How To File a Petition for Visitation
A grandparent seeking court-ordered visitation rights must file a petition in state district court. If there is already a court case that involves the child, the petition should be filed with the same court that is handling that proceeding. For example, if the parents are getting a divorce and the court is ruling on custody issues, the petition for grandparent visitation should be filed in the same court that is handling the divorce. If there is no pending case involving the child, the petition should be filed in the district court located in the same county where the child lives or where the custodial parent lives.
The petition must be verified. Notice of the petition must be given to the parent(s) or other person who has custody of the child. The judge will schedule a hearing to consider the petition. At the hearing, the grandparent has the burden of proof to show that all three criteria are met.
Grandparents wishing to petition for court-ordered visitation are strongly encouraged to consult with an attorney prior to filing.
If grandparents are granted court-ordered visitation rights, they may be required to pay the transportation costs to and from the visitation location.
How To Enforce Visitation Rights
Once a grandparent is granted visitation rights, the grandparent can ask the court to help enforce those rights if the parent is unreasonably uncooperative.
The grandparent can file a motion with the court asking the court to enforce the visitation order. The court will set a date to hear the motion. Notice of the hearing must be given to the parent(s) or other person who has custody of the child at least 10 days before the hearing.
The grandparent can ask the judge to approve a detailed visitation schedule. Parents who refuse to comply with visitation orders can be found guilty of contempt of court.
If a grandparent is wrongfully prevented from visiting the child, the grandparent can ask the judge to grant extra time to make up for lost visits. The grandparent can also ask the judge to make the parent(s) post a bond and/or pay attorney fees and costs.
What Happens If a Grandchild Is Adopted
Generally, a judge will not grant biological grandparents visitation rights after the child has been adopted. In fact, a judge is not allowed to grant visitation rights if the child was six months old or younger when the adoption took place.
However, if the grandparent had court-ordered visitation rights before the child was adopted, the adoption will not automatically terminate these rights. Before terminating the visitation rights, a judge must hold a hearing at which the grandparent can argue against cancelling the visitation order. The judge will only terminate the visitation rights if he or she finds it would be in the best interest of the child to do so.
How To Avoid Going To Court
It is always preferable to work out a voluntary visitation arrangement with the parents or guardians. Going to court should be a last resort.
Try to set up a voluntary schedule. Be as flexible as you can regarding the times and location of visitation. Document in writing this visitation schedule and any other agreements.

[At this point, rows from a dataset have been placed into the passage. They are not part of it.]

<file path="src/hdl/gcpb_pkg.sv">
// Package for the glyph coverage pixel blender: item structs, format codes
// and configuration register indexes. No dependencies.
`default_nettype none

package gcpb_pkg;

    // Destination pixel formats held in the format register
    typedef enum logic [1:0] {
        FMT_ALPHA8      = 2'd0,
        FMT_RGB565      = 2'd1,
        FMT_ARGB8888    = 2'd2,
        FMT_UNSUPPORTED = 2'd3
    } t_pixel_format;

    // Configuration register indexes
    typedef enum logic [0:0] {
        CFG_PIXEL_FORMAT = 1'b0,
        CFG_DRAW_COLOR   = 1'b1
    } t_cfg_index;

    localparam int unsigned CFG_DATA_W = 32;

    // One input item
    typedef struct packed {
        logic [7:0]  coverage_sample;
        logic [31:0] dest_pixel;
    } t_blend_in;

    // One result item
    typedef struct packed {
        logic [31:0] blended_pixel;
        logic        write_enable;
    } t_blend_out;

endpackage

`default_nettype wire

</file>
<file path="src/hdl/glyph_coverage_pixel_blend.sv">
// Top level of the glyph coverage pixel blender: three register stages from
// coverage byte and destination pixel to the blended pixel. Uses gcpb_pkg.
`default_nettype none

// Usage:
//   Input channel: drive i_item with a coverage byte and the destination
//   pixel and raise start; the item is taken at any rising edge where start
//   is high and busy is low. busy stays low, so one item per clock enters.
//   Result channel: o_strobe is high for one cycle with o_result holding the
//   blended pixel and its write enable; the receiver must take it then.
//   Stages: an item taken with start high passes three register stages
//   (coverage weight, channel products, field sums and format select)
//   before its result shows with o_strobe.
//   Throughput: one item per clock.
//   Configuration: i_cfg_we writes register i_cfg_index (0 pixel format,
//   1 draw color) with i_cfg_data at the rising edge. Write only while no
//   item is in flight.
//   Reset (i_rst_n low at a rising edge): format and draw color clear to 0,
//   all stage valid bits clear, in-flight items are dropped.
//   The receiver cannot stall, so the pipeline never holds.
module glyph_coverage_pixel_blend
    import gcpb_pkg::*;
(
    input  wire logic                  i_clk,
    input  wire logic                  i_rst_n,
    input  wire logic                  start,
    output logic                       busy,
    input  wire t_blend_in             i_item,
    output logic                       o_strobe,
    output t_blend_out                 o_result,
    input  wire logic                  i_cfg_we,
    input  wire logic [0:0]            i_cfg_index,
    input  wire logic [CFG_DATA_W-1:0] i_cfg_data
);

    // Configuration registers
    t_pixel_format r_format;
    logic [31:0]   r_color;

    // Stage 1: weight
    logic        r_s1_valid;
    logic        r_s1_hit;
    logic [7:0]  r_s1_cov;
    logic [31:0] r_s1_dst;
    logic [15:0] n_s1_scaled;

    // Stage 2: products
    logic        r_s2_valid;
    logic        r_s2_hit;
    logic [7:0]  r_s2_cov;
    logic [31:0] r_s2_dst;
    logic [23:0] r_s2_hi_d, r_s2_hi_c;
    logic [18:0] r_s2_mid_d, r_s2_mid_c;
    logic [12:0] r_s2_lo_d, r_s2_lo_c;
    logic [15:0] r_s2_r_d, r_s2_r_c;
    logic [15:0] r_s2_g_d, r_s2_g_c;
    logic [15:0] r_s2_b_d, r_s2_b_c;

    logic [7:0]  w_inv;
    logic [15:0] w_col565;
    logic [15:0] w_dst16;

    // Stage 3: output
    logic        r_out_valid;
    t_blend_out  r_out;
    t_blend_out  n_out;

    logic [23:0] w_sum_hi;
    logic [18:0] w_sum_mid;
    logic [12:0] w_sum_lo;
    logic [8:0]  w_sum_r, w_sum_g, w_sum_b;
    logic [7:0]  w_alpha;
    logic [7:0]  w_min8;

    logic        w_accept;

    assign busy     = 1'b0;
    assign w_accept = start && !busy;

    // Configuration writes
    always_ff @(posedge i_clk) begin
        if (!i_rst_n) begin
            r_format <= FMT_ALPHA8;
            r_color  <= 32'h0;
        end else if (i_cfg_we) begin
            case (i_cfg_index)
                CFG_PIXEL_FORMAT: r_format <= t_pixel_format'(i_cfg_data[1:0]);
                CFG_DRAW_COLOR:   r_color  <= i_cfg_data[31:0];
                default:          r_color  <= r_color;
            endcase
        end
    end

    // Scale the sample by the color alpha
    assign n_s1_scaled = 16'(r_color[31:24]) * 16'(i_item.coverage_sample);

    always_ff @(posedge i_clk) begin
        if (!i_rst_n) begin
            r_s1_valid <= 1'b0;
        end else begin
            r_s1_valid <= w_accept;
        end
    end

    always_ff @(posedge i_clk) begin
        r_s1_hit <= (i_item.coverage_sample != 8'h00);
        r_s1_cov <= n_s1_scaled[15:8];
        r_s1_dst <= i_item.dest_pixel;
    end

    // Packed 565 copy of the draw color and the complementary weight
    assign w_col565 = {r_color[23:19], r_color[15:10], r_color[7:3]};
    assign w_inv    = 8'hFF - r_s1_cov;
    assign w_dst16  = r_s1_dst[15:0];

    always_ff @(posedge i_clk) begin
        if (!i_rst_n) begin
            r_s2_valid <= 1'b0;
        end else begin
            r_s2_valid <= r_s1_valid;
        end
    end

    // Form every channel product for both weights
    always_ff @(posedge i_clk) begin
        r_s2_hit   <= r_s1_hit;
        r_s2_cov   <= r_s1_cov;
        r_s2_dst   <= r_s1_dst;
        r_s2_hi_d  <= 24'(w_dst16) * 24'(w_inv);
        r_s2_hi_c  <= 24'(w_col565) * 24'(r_s1_cov);
        r_s2_mid_d <= 19'(w_dst16[10:0]) * 19'(w_inv);
        r_s2_mid_c <= 19'(w_col565[10:0]) * 19'(r_s1_cov);
        r_s2_lo_d  <= 13'(w_dst16[4:0]) * 13'(w_inv);
        r_s2_lo_c  <= 13'(w_col565[4:0]) * 13'(r_s1_cov);
        r_s2_r_d   <= 16'(r_s1_dst[23:16]) * 16'(w_inv);
        r_s2_r_c   <= 16'(r_color[23:16]) * 16'(r_s1_cov);
        r_s2_g_d   <= 16'(r_s1_dst[15:8]) * 16'(w_inv);
        r_s2_g_c   <= 16'(r_color[15:8]) * 16'(r_s1_cov);
        r_s2_b_d   <= 16'(r_s1_dst[7:0]) * 16'(w_inv);
        r_s2_b_c   <= 16'(r_color[7:0]) * 16'(r_s1_cov);
    end

    // Sum the 565 fields; each field keeps only its own bits of the sum
    assign w_sum_hi  = r_s2_hi_d + r_s2_hi_c;
    assign w_sum_mid = r_s2_mid_d + r_s2_mid_c;
    assign w_sum_lo  = r_s2_lo_d + r_s2_lo_c;

    // Truncate each 8888 product to its high byte before adding
    assign w_sum_r = 9'(r_s2_r_d[15:8]) + 9'(r_s2_r_c[15:8]);
    assign w_sum_g = 9'(r_s2_g_d[15:8]) + 9'(r_s2_g_c[15:8]);
    assign w_sum_b = 9'(r_s2_b_d[15:8]) + 9'(r_s2_b_c[15:8]);

    assign w_alpha = (r_s2_cov > r_s2_dst[31:24]) ? r_s2_cov : r_s2_dst[31:24];
    assign w_min8  = (r_s2_cov <= r_s2_dst[7:0]) ? r_s2_cov : r_s2_dst[7:0];

    // Select the result by format; a zero sample echoes the destination
    always_comb begin
        n_out.blended_pixel = r_s2_dst;
        n_out.write_enable  = 1'b0;
        if (r_s2_hit) begin
            case (r_format)
                FMT_ALPHA8: begin
                    n_out.blended_pixel = {24'h0, w_min8};
                    n_out.write_enable  = 1'b1;
                end
                FMT_RGB565: begin
                    n_out.blended_pixel = {16'h0, w_sum_hi[23:19], w_sum_mid[18:13],
                                           w_sum_lo[12:8]};
                    n_out.write_enable  = 1'b1;
                end
                FMT_ARGB8888: begin
                    n_out.blended_pixel = {w_alpha, w_sum_r[7:0], w_sum_g[7:0],
                                           w_sum_b[7:0]};
                    n_out.write_enable  = 1'b1;
                end
                default: begin
                    n_out.blended_pixel = r_s2_dst;
                    n_out.write_enable  = 1'b0;
                end
            endcase
        end
    end

    always_ff @(posedge i_clk) begin
        if (!i_rst_n) begin
            r_out_valid <= 1'b0;
        end else begin
            r_out_valid <= r_s2_valid;
        end
    end

    always_ff @(posedge i_clk) begin
        r_out <= n_out;
    end

    assign o_strobe = r_out_valid;
    assign o_result = r_out;

    // Every accepted item leaves the pipeline as a result strobe
    a_latency: assert property (@(posedge i_clk) disable iff (!i_rst_n)
        w_accept |-> ##3 o_strobe)
        else $error("item did not emerge after three stages");

    // No strobe without a matching accepted item
    a_no_phantom: assert property (@(posedge i_clk) disable iff (!i_rst_n)
        o_strobe |-> $past(w_accept, 3))
        else $error("result strobe without a matching item");

    // A skipped pixel echoes its destination value
    a_skip_echo: assert property (@(posedge i_clk) disable iff (!i_rst_n)
        (o_strobe && !o_result.write_enable)
            |-> (o_result.blended_pixel == $past(i_item.dest_pixel, 3)))
        else $error("skipped pixel does not echo destination");

    // No write in the unsupported format
    a_no_write_unsupported: assert property (@(posedge i_clk) disable iff (!i_rst_n)
        (o_strobe && o_result.write_enable) |-> (r_format != FMT_UNSUPPORTED))
        else $error("write issued for unsupported format");

    // Alpha8 results stay within one byte
    a_alpha8_width: assert property (@(posedge i_clk) disable iff (!i_rst_n)
        (o_strobe && o_result.write_enable && r_format == FMT_ALPHA8)
            |-> (o_result.blended_pixel[31:8] == 24'h0))
        else $error("alpha8 result wider than one byte");

endmodule

`default_nettype wire

</file>
<file path="config.mk">
export PLATFORM = sky130hd
export DESIGN_NAME = glyph_coverage_pixel_blend
export DESIGN_NICKNAME = d
export VERILOG_FILES = /design/src/hdl/gcpb_pkg.sv /design/src/hdl/glyph_coverage_pixel_blend.sv
export SDC_FILE = /design/constraint.sdc
export NUM_CORES = 2
export LEC_CHECK = 0
export BUFFER_PORTS_ARGS = -buffer_cell sky130_fd_sc_hd__buf_2
export CAP_MARGIN = 5
export CORE_MARGIN = 2
export CORE_UTILIZATION = 36
export CTS_CLUSTER_DIAMETER = 120
export CTS_CLUSTER_SIZE = 14
export DETAILED_ROUTE_END_ITERATION = 12
export PLACE_DENSITY = 0.53
export REMOVE_ABC_BUFFERS = 1
export SYNTH_ARGS = -nofsm -noshare
export SYNTH_HDL_FRONTEND = slang
export SYNTH_SLANG_ARGS = --single-unit
</file>
<file path="constraint.sdc">
create_clock -name i_clk -period 4.9 [get_ports i_clk]
set_clock_uncertainty 0.2 [all_clocks]
set_input_delay 0.245 -clock i_clk [delete_from_list [all_inputs] [get_ports i_clk]]
set_output_delay 0.245 -clock i_clk [all_outputs]
set_load 0.03 [all_outputs]
</file>
After elaboration in Yosys (flattened, before gate mapping)
Cells that the tools add are included.
Word-level totals
  flip-flop bits (word level): 360
  word-level logic and storage cells: 58
Operators by class
  $add $sub $neg: 7
  multiply operators: 13
  $lt $le $gt $ge: 2
  equal/unequal tests: 2
  multiplexer cells: 4
  bitwise gates (word level): 1
  reductions and logical operators: 4
Operators by type and width (count)
  8-bit by 8-bit multiplier with 16-bit output: 7
  33-bit one-hot mux with 3 select lines: 1
  16-bit by 8-bit multiplier with 24-bit output: 2
  11-bit by 8-bit multiplier with 19-bit output: 2
  33-bit 2-to-1 mux: 1
  5-bit by 8-bit multiplier with 13-bit output: 2
  24-bit adder: 1
  8-bit adder: 3
  19-bit adder: 1
  8-bit 2-to-1 mux: 2
  13-bit adder: 1
  8-bit greater-than comparator: 1
  8-bit <= comparator: 1
  8-bit nonzero test: 1
  8-bit subtractor (first input constant): 1
  2-bit AND reduction: 2
  2-bit by 1-bit equality test with 1-bit output (second input constant): 1
  2-bit equality test (second input constant): 1
  2-bit zero test: 1
  1-bit inverter: 1

Logic depth before layout (Yosys ltp)
  depth after elaboration: 4
  mapped depth: 21
  depth with buffers taken out: 19

Worst setup path before layout
OpenSTA, ideal clock, no wires.
  kind: register to register
  start point: reg r_s1_cov[4]
  end point: reg r_s2_hi_c[23]
  library setup time: 72 ps
  arrival time: 4770 ps
  data required time: 4628 ps
  path slack: -142 ps
  stages on the path, launching flop included: 18
  buffers on the path: 2
  clock period less this slack: 5042 ps
  path through: dfxtp_1 > clkbuf_1 > clkbuf_1 > nand2_1 > inv_1 > fa_1 > fa_1 > fa_1 > fa_1 > ha_1 > a21o_1 > nor3_1 > a221oi_1 > o311ai_2 > a21oi_1 > a211o_1 > a21oi_1 > xor2_1
On the way
  cells in the longest elaborated chain, start to end: 1
RTL lines
  from (decl): line glyph_coverage_pixel_blend.sv:43  | logic [7:0] r_s1_cov;
  from (signal assigned): line glyph_coverage_pixel_blend.sv:107  | r_s1_cov <= n_s1_scaled[15:8];
  16-bit by 8-bit multiplier with 24-bit output: line glyph_coverage_pixel_blend.sv:130  | r_s2_hi_c <= 24'(w_col565) * 24'(r_s1_cov);
  to (signal assigned): line glyph_coverage_pixel_blend.sv:130
  to (decl): line glyph_coverage_pixel_blend.sv:52  | logic [23:0] r_s2_hi_d, r_s2_hi_c;
No other way between the ends.
A chain may end at the register's enable or synchronous reset.

Worst setup path in the final report
  start point: reg r_s1_cov[3]
  end point: reg r_s2_hi_d[22]
On the way
  cells in the longest elaborated chain, start to end: 2
RTL lines
  8-bit subtractor: line glyph_coverage_pixel_blend.sv:113  | assign w_inv = 8'hFF - r_s1_cov;
  16-bit by 8-bit multiplier with 24-bit output: line glyph_coverage_pixel_blend.sv:129  | r_s2_hi_d <= 24'(w_dst16) * 24'(w_inv);
  to (signal assigned): line glyph_coverage_pixel_blend.sv:129
  to (decl): line glyph_coverage_pixel_blend.sv:52
No other way between the ends.

==> metrics.md <==
| Metric | Value |
|---|---|
| Outcome | finished with violations |
| Failing checks | setup timing |
| Clock Pin Slew Worst Setup and Hold Paths | 0.07 ns |
| DRC | 0 |
| WL met1 | around 37 mm |
| DP Cell Count | 4,612 |
| CTS tree | done |
| Critical Path RT | 5.18 ns |
| Final hold vios | 0 |
| Post-route minimum period | roughly 5.1 ns |
| Final period util | 1.033 |
| Final worst setup slack | -0.1594 ns |
| Pre-Repair DR Iteration Count | 5 |
| GRT Util Overall | 0.1871 |
| Commonest non-fill, non-tap cell in the layout | inv_1 |
| Register area share after synthesis | 0.1904 |
| IO Pins | about 110 |
| Hold Crit Class | input pin to flip-flop |
| Antenna viol nets, final | 0 |
| Final setup fails | 13 |
| Via Count | 22,240 |
| Clock Tree Buf Depth | 3 |
| Initial antenna violation count | 3 |
| Overall power | between 20,000 and 25,000 µW |
| Worst r2r path cells | 17 |
| FMAX | ~200 MHz |
| Drt wl/cell | 16.68 µm |
| Critical Path Start Type | flip-flop |
| Pwr Density | between 500 and 600 nW/µm² |
| Die W | 292.0 µm |
| Post-synth ARST share | 0 |
| Hold-critical path depth | 2 |
| Final setup TNS | -0.8871 ns |
| Setup CP Type | flip-flop to flip-flop |
| Clk sinks | 284 |
| Number of synthesized flops with an enable pin | 0 |
| Synth cell types | 80 |
| CTS buffer count | 25 |
| Pin count of the biggest net entering global routing | 38 |
| Root Buffer Master | clkbuf_16 |
| Setup crit end kind | flip-flop |
| Starting DRC count in detailed routing | 878 |
| Max_slew headroom | 0.3707 |
| Avg Cell Area, Syn | 9.339 µm² |
| Fin. max-slew vios | 0 |
| Synth Warn # | 0 |
| Worst-skew pair later-pin latency | 0.59 ns |
| Top layer used by detailed routing | met4 |
| Vias per cell | 4.657 |
| Max IR drop VDD | about 0.61 mV |
| Most frequent cells in the layout | inv_1, ha_1, fa_1 |
| Leak Pwr | 0.01951 µW |
| Non-filler instance count after layout | 4,775 |
| Port buffer count | 110 |
| Ranking of synthesized cells by area | fa_1, dfxtp_1, ha_1, inv_1, and2_1 |
| Fraction of layout cells with a size suffix above 1 | 0.2073 |
| Max-Cap Viols | 0 |
| Met3 Routed Length | 2.955 mm |
| Post-Synthesis Cells | 3,197 |
| Yosys top cell area share | 0.2548 |
| First-pass GRT wire length | between 100 and 150 mm |
| Filler Cells Inserted | 7,963 |
| Predominant post-synthesis flop cell | dfxtp_1 |
| Die height | 292.0 µm |
| Post-Route WL | 79.66 mm |
| Measured slew at the worst slew-check pin | 0.9360 ns |
| Vias in the first global route | between 20,000 and 25,000 |
| Crit path DAT | 5.34 ns |
| CORE AREA | 82,110 µm² |
| Half-perimeter wire length after detailed placement | ~64 mm |
| DP Area | 33,940 µm² |
| Number of synthesized register bits | 284 |
| Fin nets | ~4,600 |
| Synth-to-Final Area Change | 24.42% |
| WL met2 | ~38 mm |
| Grt total ovfl | 0 |
| Htree depth | 1 |
| Die ar. | 85,260 µm² |
| Crit Path Max Fanout | 8 |
| Final weighted congestion in routability-driven placement | 0.8708 |
| Design Area, Final | 37,150 µm² |
| Row count | 105 |
| Starting density of the core | 0.3636 |
| RSZ-0062 raised after global routing | true |
| Cell Area, Synth | 29,860 µm² |
| Fin util | 0.4524 |
| Leading area contributor after synthesis | fa_1 |
==> critical path, stage by stage (launching register included) <==
cell and delay [ns]:
dfxtp_4 0.42, buf_8 0.17, nand2b_4 0.14, fa_2 0.39, inv_2 0.08, fa_1 0.45
fa_1 0.59, fa_1 0.46, ha_4 0.32, nand3_2 0.08, o211a_1 0.27, o31ai_4 0.28
maj3_2 0.27, a21oi_4 0.08, buf_4 0.15, o31ai_4 0.28, mux2i_1 0.22, nand3_1 0.08
==> registers in the layout, indices dropped and copies added, names as in the netlist, 2 cells and up <==
register,count
o_result,33
r_color,32
r_format,2
r_s1_cov,8
r_s1_dst,32
r_s2_b_c,8
r_s2_b_d,16
r_s2_cov,8
r_s2_dst,32
r_s2_g_c,8
r_s2_g_d,8
r_s2_hi_c,13
r_s2_hi_d,13
r_s2_lo_c,13
r_s2_lo_d,10
r_s2_mid_c,16
r_s2_mid_d,11
r_s2_r_c,8
r_s2_r_d,8
==> layout make-up <==
class                      count  area, µm²  share of cell area
antenna                        1      2.502          0.00006736
clock buffer                  30      684.4             0.01842
clock inverter                 4      30.03           0.0008084
inverter                     625       2346             0.06315
multi-input combinational   2205      22560              0.6073
sequential                   284       5731              0.1543
tap                         1070       1339             0.03604
timing repair buffer         556       4457              0.1200
==> per-stage QoR <==
step	hold WS, ns	setup slack, ns
3_3_place_gp	0.1103	-0.2719
5_1_grt	0.08385	-0.3125
2_1_floorplan	0.07272	-0.3558
4_1_cts	0.04902	-0.1058
3_5_place_dp	0.1121	-0.3121
6_report	0.08846	-0.1594
==> cell usage after synthesis, types with 5 or more instances <==
cell,number
o21ai_0,67
o21a_1,19
a31oi_1,10
o31ai_1,9
dfxtp_1,284
o211ai_1,6
nor2b_1,115
nand4_1,18
or2_2,8
o21bai_1,12
and3_1,11
a21o_1,53
mux2i_1,6
fa_1,380
xnor2_1,88
xor2_1,73
a22oi_1,5
and2_1,168
nand3_1,27
a22o_1,14
ha_1,417
clkbuf_1,77
a21boi_0,39
or3_1,5
nand2_1,225
a211oi_1,13
nor3_1,36
a21oi_1,103
nor2_1,86
nand2b_1,99
inv_1,625
==> layer usage <==
| layer | GRT usage | vias up |
|---|---|---|
| met5 | 0 | - |
| met4 | 0.02879 | 0 |
| met2 | 0.3291 | 275 |
| li1 | - | 11110 |
| met1 | 0.2484 | 10790 |
| met3 | 0.02504 | 68 |
==> report_power, final <==
part | total (µW) | switching (µW) | internal, µW
clock network | 1930 | 948 | 978
registers | 3190 | 266 | 2920
logic | 15000 | 7650 | 7390
==> kinds of logic after synthesis <==
| group | Yosys count | share of synthesized area |
|---|---|---|
| and+or+nand+nor | 815 | 0.1433 |
| adders and majority gates | 800 | 0.4306 |
| buffers and inverters | 708 | 0.08918 |
| AOI/OAI and AO/OA | 420 | 0.09638 |
| DFF | 284 | 0.1904 |
| xor gates and xnor gates | 161 | 0.04723 |
| muxes | 8 | 0.002766 |
| other | 1 | 0.0001256 |
==> timing repair <==
action / CTS / global route
gates resized for setup: 83 / 227
endpoints found under the setup margin: 51 / 61
hold endpoints to repair: 68 / 0
hold buffers: 72 / 0
pin swaps: 33 / 124
buffers inserted: 19 / 40
cloned: 0 / 2
==> worst paths after layout <==
path	to	slack (ns)	startpoint
setup reg to reg	r_s2_hi_d[22]	-0.16	r_s1_cov[3]
setup / recovery	r_s2_hi_d[22]	-0.16	r_s1_cov[3]
hold reg to reg	r_s2_dst[25]	0.13	r_s1_dst[25]
hold / removal	r_s1_dst[18]	0.09	i_item[18]
No activity file was read; power rests on OpenSTA's default activity.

To the extent possible, grandparents should continue to keep in touch with their grandchildren through letters and phone calls. They should document these contacts in case it becomes necessary to show a judge or mediator that the grandparents have maintained a strong interest in and relationship with the grandchildren.
No matter what happens, a child should never be involved in disagreements between grandparent and parent. Avoid speaking negatively about the parent in front of the child.